Even when our dreams are scary or distressing, new research suggests they could work like "overnight therapy", recalibrating our brains so they cope better with fear the next day.
By mapping human brain activity during sleep, the findings reinforce the idea that rehearsing bad events as we dream prepares us for the real thing. Researchers found those people who reported more bad dreams also had stronger fear inhibition during wakefulness.
"For the first time, we've identified the neural correlates of fear when we dream and have observed that similar regions are activated when experiencing fear in both sleep and wakeful states," says neuroscientist Lampros Perogamvros from the University of Geneva.
Human sleep is still very much a mystery, but anyone who's woken up on the wrong side of the bed knows from personal experience that mood and sleep are closely intertwined. Exactly how is hard for scientists to say, although the idea that shut-eye can regulate our emotions is nothing new.
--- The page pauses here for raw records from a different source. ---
--- src/rtl/muldiv_hilo_ctrl.sv ---
// -----------------------------------------------------------------------------
// muldiv_hilo_ctrl
//   Sequencing controller for the iterative multiplier and divider, and owner
//   of the architectural HI/LO registers. Decoded HI/LO-class ops arrive from
//   execute. MULT/DIV launch the matching unit and commit its result to HI/LO.
//   MTHI/MTLO write HI/LO. MFHI/MFLO read HI/LO. The issuing stage is stalled
//   only while an operation is in flight. Flush and a watchdog abort the
//   in-flight operation.
//
// Ports
//   clk, reset_n            clock, asynchronous active-low reset
//   op_valid, op, flush     op request from execute (op encoding below)
//   srca, srcb              rs / rt operand values
//   stall                   combinational hold for the issuing stage
//   rdata                   HI for op=110, LO for op=111, otherwise 0
//   mul_start, mul_sign     launch pulse and signedness for the multiplier
//   div_start, div_sign     launch pulse and signedness for the divider
//   opa, opb                latched operands, stable while busy
//   mul_done/hi/lo          multiplier result return
//   div_done/hi/lo          divider result return (hi=remainder, lo=quotient)
//   busy                    an operation is in flight
//   div0                    one-cycle pulse, divide by zero accepted
//   timeout_err             one-cycle pulse, watchdog abort
//   dbg_state               current FSM state, for observation only
//
// Handshake: an op is taken on a rising edge where op_valid=1, flush=0 and
//   stall=0. stall depends only on op_valid, flush and the registered state,
//   so the issuing stage may hold op_valid/op/srca/srcb steady until the
//   edge at which stall is low.
//
// op encoding: 000 MULT, 001 MULTU, 010 DIV, 011 DIVU,
//              100 MTHI, 101 MTLO, 110 MFHI, 111 MFLO
// -----------------------------------------------------------------------------
module muldiv_hilo_ctrl #(
   parameter int WIDTH          = 32,
   parameter int TIMEOUT_CYCLES = 64,
   parameter int CNT_W          = 7
) (
   input  logic             clk,
   input  logic             reset_n,
   input  logic             op_valid,
   input  logic [2:0]       op,
   input  logic             flush,
   input  logic [WIDTH-1:0] srca,
   input  logic [WIDTH-1:0] srcb,
   output logic             stall,
   output logic [WIDTH-1:0] rdata,
   output logic             mul_start,
   output logic             mul_sign,
   output logic             div_start,
   output logic             div_sign,
   output logic [WIDTH-1:0] opa,
   output logic [WIDTH-1:0] opb,
   input  logic             mul_done,
   input  logic [WIDTH-1:0] mul_hi,
   input  logic [WIDTH-1:0] mul_lo,
   input  logic             div_done,
   input  logic [WIDTH-1:0] div_hi,
   input  logic [WIDTH-1:0] div_lo,
   output logic             busy,
   output logic             div0,
   output logic             timeout_err,
   output logic [1:0]       dbg_state
);

   typedef enum logic [1:0] {
      ST_IDLE     = 2'd0,
      ST_MUL_BUSY = 2'd1,
      ST_DIV_BUSY = 2'd2
   } state_t;

   // Abort on the busy cycle whose increment would make the count reach
   // TIMEOUT_CYCLES, so exactly TIMEOUT_CYCLES busy cycles are spent.
   localparam logic [CNT_W-1:0] WD_LAST = CNT_W'(TIMEOUT_CYCLES - 1);

   state_t             state_q, state_d;
   logic [WIDTH-1:0]   hi_q, hi_d;
   logic [WIDTH-1:0]   lo_q, lo_d;
   logic [WIDTH-1:0]   opa_q, opa_d;
   logic [WIDTH-1:0]   opb_q, opb_d;
   logic               mul_sign_q, mul_sign_d;
   logic               div_sign_q, div_sign_d;
   logic               mul_start_q, mul_start_d;
   logic               div_start_q, div_start_d;
   logic               div0_q, div0_d;
   logic               timeout_q, timeout_d;
   logic [CNT_W-1:0]   wd_cnt_q, wd_cnt_d;

   logic               is_idle;
   logic               accept;
   logic               unit_done;
   logic [WIDTH-1:0]   unit_hi;
   logic [WIDTH-1:0]   unit_lo;

   // Combinational outputs and request qualification.
   always_comb begin
      is_idle = (state_q == ST_IDLE);
      stall   = op_valid & ~flush & ~is_idle;
      accept  = op_valid & ~flush & ~stall;
      busy    = ~is_idle;
      rdata   = '0;
      if (op == 3'b110) rdata = hi_q;
      else if (op == 3'b111) rdata = lo_q;
   end

   // Only the unit that was launched may complete the operation.
   always_comb begin
      unit_done = 1'b0;
      unit_hi   = mul_hi;
      unit_lo   = mul_lo;
      if (state_q == ST_MUL_BUSY) begin
         unit_done = mul_done;
      end else if (state_q == ST_DIV_BUSY) begin
         unit_done = div_done;
         unit_hi   = div_hi;
         unit_lo   = div_lo;
      end
   end

   always_comb begin
      state_d     = state_q;
      hi_d        = hi_q;
      lo_d        = lo_q;
      opa_d       = opa_q;
      opb_d       = opb_q;
      mul_sign_d  = mul_sign_q;
      div_sign_d  = div_sign_q;
      mul_start_d = 1'b0;
      div_start_d = 1'b0;
      div0_d      = 1'b0;
      timeout_d   = 1'b0;
      wd_cnt_d    = wd_cnt_q;

      case (state_q)
         ST_IDLE: begin
            if (accept) begin
               case (op)
                  3'b000, 3'b001: begin
                     opa_d       = srca;
                     opb_d       = srcb;
                     mul_sign_d  = ~op[0];
                     mul_start_d = 1'b1;
                     wd_cnt_d    = '0;
                     state_d     = ST_MUL_BUSY;
                  end
                  3'b010, 3'b011: begin
                     // Divide by zero never reaches the divider.
                     if (srcb == '0) begin
                        div0_d = 1'b1;
                     end else begin
                        opa_d       = srca;
                        opb_d       = srcb;
                        div_sign_d  = ~op[0];
                        div_start_d = 1'b1;
                        wd_cnt_d    = '0;
                        state_d     = ST_DIV_BUSY;
                     end
                  end
                  3'b100:  hi_d = srca;
                  3'b101:  lo_d = srca;
                  default: ;
               endcase
            end
         end
         ST_MUL_BUSY, ST_DIV_BUSY: begin
            wd_cnt_d = wd_cnt_q + CNT_W'(1);
            // Priority: flush, then done, then watchdog.
            if (flush) begin
               state_d = ST_IDLE;
            end else if (unit_done) begin
               hi_d    = unit_hi;
               lo_d    = unit_lo;
               state_d = ST_IDLE;
            end else if (wd_cnt_q == WD_LAST) begin
               timeout_d = 1'b1;
               state_d   = ST_IDLE;
            end
         end
         default: state_d = ST_IDLE;
      endcase
   end

   always_ff @(posedge clk or negedge reset_n) begin
      if (!reset_n) begin
         state_q     <= ST_IDLE;
         hi_q        <= '0;
         lo_q        <= '0;
         opa_q       <= '0;
         opb_q       <= '0;
         mul_sign_q  <= 1'b0;
         div_sign_q  <= 1'b0;
         mul_start_q <= 1'b0;
         div_start_q <= 1'b0;
         div0_q      <= 1'b0;
         timeout_q   <= 1'b0;
         wd_cnt_q    <= '0;
      end else begin
         state_q     <= state_d;
         hi_q        <= hi_d;
         lo_q        <= lo_d;
         opa_q       <= opa_d;
         opb_q       <= opb_d;
         mul_sign_q  <= mul_sign_d;
         div_sign_q  <= div_sign_d;
         mul_start_q <= mul_start_d;
         div_start_q <= div_start_d;
         div0_q      <= div0_d;
         timeout_q   <= timeout_d;
         wd_cnt_q    <= wd_cnt_d;
      end
   end

   assign mul_start   = mul_start_q;
   assign mul_sign    = mul_sign_q;
   assign div_start   = div_start_q;
   assign div_sign    = div_sign_q;
   assign opa         = opa_q;
   assign opb         = opb_q;
   assign div0        = div0_q;
   assign timeout_err = timeout_q;
   assign dbg_state   = state_q;

endmodule
==> src/rtl/quant_lane.sv <==
// quant_lane: round-half-up right shift then saturate one partial sum (psum, shift -> q); RELU_EN clamps negatives to 0
module quant_lane import tpu_pkg::*; #(
  parameter int PARTIAL_SUM_WIDTH = PSW_DEF,
  parameter int OUT_WIDTH = OUT_WIDTH_DEF
) (
  input  logic [PARTIAL_SUM_WIDTH-1:0] psum,
  input  logic [4:0]                   shift,
  output logic [OUT_WIDTH-1:0]         q
);
  localparam int PW = PARTIAL_SUM_WIDTH;
  localparam logic signed [PW:0] HI = (PW+1)'((64'sd1 <<< (OUT_WIDTH-1)) - 64'sd1);
`ifdef RELU_EN
  localparam logic signed [PW:0] LO = '0;
`else
  localparam logic signed [PW:0] LO = -HI - 1;
`endif
  logic signed [PW:0] ext, rnd, shd;
  always_comb begin
    ext = {psum[PW-1], psum};
    rnd = shift == 5'd0 ? ext : ext + ((PW+1)'(1) << (shift - 5'd1));
    shd = rnd >>> shift;
    q = shd > HI ? HI[OUT_WIDTH-1:0] : shd < LO ? LO[OUT_WIDTH-1:0] : shd[OUT_WIDTH-1:0];
  end
endmodule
Similar to when we're awake, we humans also experience emotions in our dreams, and this could impact how we feel when we wake up.
Already, preliminary evidence suggests emotional centers in our brain, like the amygdala, are active during sleep. And when these areas are impaired, they've been shown to lessen the emotional intensity of our dreams.
Still, these could simply be correlations, and all we have so far are theories about the relationship. Under the so-called 'threat simulation theory', our brains are said to deal with fear in life by 'rehearsing' threatening events in our dreams.
Meanwhile, other models suggest a night of shut-eye somehow resolves emotional conflict, lessening negative moods the next day.
Both theories agree, on principle, that experiencing fear in our dreams leads to better responses in wakefulness; they just disagree on the 'how' part.
Now, these new results throw even more weight behind the simulation theory.
"Dreams may be considered as a real training for our future reactions and may potentially prepare us to face real life dangers," suggests Perogamvros.
Using high-density electroencephalography (EEG) on 18 participants, researchers tracked brain activity during sleep. Each time the participants were woken up, which happened several times throughout the night, they were asked about their dreams and if they felt scared.
Analysing the results, the researchers noticed two brain regions implicated in fear: the insula and the cingulate cortex.
Like the amdygdala, which is involved in fear conditioning, the insula is also triggered by distress and is involved with evaluating emotions during wakefulness. Meanwhile, the cingulate cortex is a part of our brain that gets our bodies ready for the event of a threat.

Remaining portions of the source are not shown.